Stored dataset items
····················

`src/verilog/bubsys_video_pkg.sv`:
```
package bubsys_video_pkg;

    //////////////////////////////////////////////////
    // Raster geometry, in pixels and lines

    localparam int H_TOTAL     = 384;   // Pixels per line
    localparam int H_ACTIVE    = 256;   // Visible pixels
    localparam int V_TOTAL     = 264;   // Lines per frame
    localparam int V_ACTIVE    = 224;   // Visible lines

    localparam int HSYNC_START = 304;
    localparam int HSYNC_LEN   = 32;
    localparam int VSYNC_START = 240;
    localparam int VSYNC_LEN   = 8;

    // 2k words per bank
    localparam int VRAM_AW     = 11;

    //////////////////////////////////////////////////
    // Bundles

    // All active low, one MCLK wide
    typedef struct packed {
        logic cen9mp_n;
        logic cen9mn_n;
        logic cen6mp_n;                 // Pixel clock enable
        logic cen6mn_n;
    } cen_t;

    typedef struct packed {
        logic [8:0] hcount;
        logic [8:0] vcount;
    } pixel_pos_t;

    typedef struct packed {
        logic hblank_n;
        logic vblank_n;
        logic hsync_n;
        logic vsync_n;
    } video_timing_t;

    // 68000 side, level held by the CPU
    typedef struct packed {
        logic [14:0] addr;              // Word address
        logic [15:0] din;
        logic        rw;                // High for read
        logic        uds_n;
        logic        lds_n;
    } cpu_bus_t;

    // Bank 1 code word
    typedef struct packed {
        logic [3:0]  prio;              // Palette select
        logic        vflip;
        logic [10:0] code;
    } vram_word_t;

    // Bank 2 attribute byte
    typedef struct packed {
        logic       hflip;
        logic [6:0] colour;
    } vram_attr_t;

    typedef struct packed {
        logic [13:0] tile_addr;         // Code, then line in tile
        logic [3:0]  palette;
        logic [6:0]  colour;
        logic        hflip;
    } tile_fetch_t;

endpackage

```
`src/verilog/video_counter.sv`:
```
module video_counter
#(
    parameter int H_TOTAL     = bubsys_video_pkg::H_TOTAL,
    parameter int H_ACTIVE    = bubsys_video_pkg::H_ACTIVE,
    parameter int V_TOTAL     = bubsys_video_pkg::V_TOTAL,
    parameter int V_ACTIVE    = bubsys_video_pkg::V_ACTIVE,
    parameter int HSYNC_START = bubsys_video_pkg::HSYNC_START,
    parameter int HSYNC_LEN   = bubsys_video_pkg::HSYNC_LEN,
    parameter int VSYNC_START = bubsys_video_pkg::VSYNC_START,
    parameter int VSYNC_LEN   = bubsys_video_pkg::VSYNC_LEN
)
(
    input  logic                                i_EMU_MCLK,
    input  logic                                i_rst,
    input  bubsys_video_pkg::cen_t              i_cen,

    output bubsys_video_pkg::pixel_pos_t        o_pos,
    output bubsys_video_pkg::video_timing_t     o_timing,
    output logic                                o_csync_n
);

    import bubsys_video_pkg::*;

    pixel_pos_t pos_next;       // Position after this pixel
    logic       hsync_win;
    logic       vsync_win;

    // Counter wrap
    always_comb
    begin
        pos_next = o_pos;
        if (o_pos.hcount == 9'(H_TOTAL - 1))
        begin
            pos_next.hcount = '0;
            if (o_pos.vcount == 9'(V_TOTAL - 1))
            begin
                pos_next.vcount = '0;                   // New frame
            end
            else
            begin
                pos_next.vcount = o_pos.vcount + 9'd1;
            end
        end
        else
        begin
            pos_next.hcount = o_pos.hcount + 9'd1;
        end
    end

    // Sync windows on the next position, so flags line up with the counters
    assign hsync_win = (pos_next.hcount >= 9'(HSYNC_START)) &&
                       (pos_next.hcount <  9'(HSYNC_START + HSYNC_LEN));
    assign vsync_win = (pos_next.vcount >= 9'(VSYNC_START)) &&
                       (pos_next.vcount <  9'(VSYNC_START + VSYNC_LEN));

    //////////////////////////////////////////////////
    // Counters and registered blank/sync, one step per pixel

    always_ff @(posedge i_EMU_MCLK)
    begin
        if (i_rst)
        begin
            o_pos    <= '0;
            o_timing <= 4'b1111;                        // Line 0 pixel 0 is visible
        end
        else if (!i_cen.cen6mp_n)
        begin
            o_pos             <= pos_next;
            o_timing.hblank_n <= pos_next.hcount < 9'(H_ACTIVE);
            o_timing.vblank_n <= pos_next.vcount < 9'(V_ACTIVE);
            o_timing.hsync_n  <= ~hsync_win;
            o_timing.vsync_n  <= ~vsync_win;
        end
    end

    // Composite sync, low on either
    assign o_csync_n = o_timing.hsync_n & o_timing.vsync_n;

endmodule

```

····················

EXERCISE PROMPT ▸ In the entries above, find each line with "frame" and copy it.

ANSWER TO THE EXERCISE ▸
    localparam int V_TOTAL     = 264;   // Lines per frame
                pos_next.vcount = '0;                   // New frame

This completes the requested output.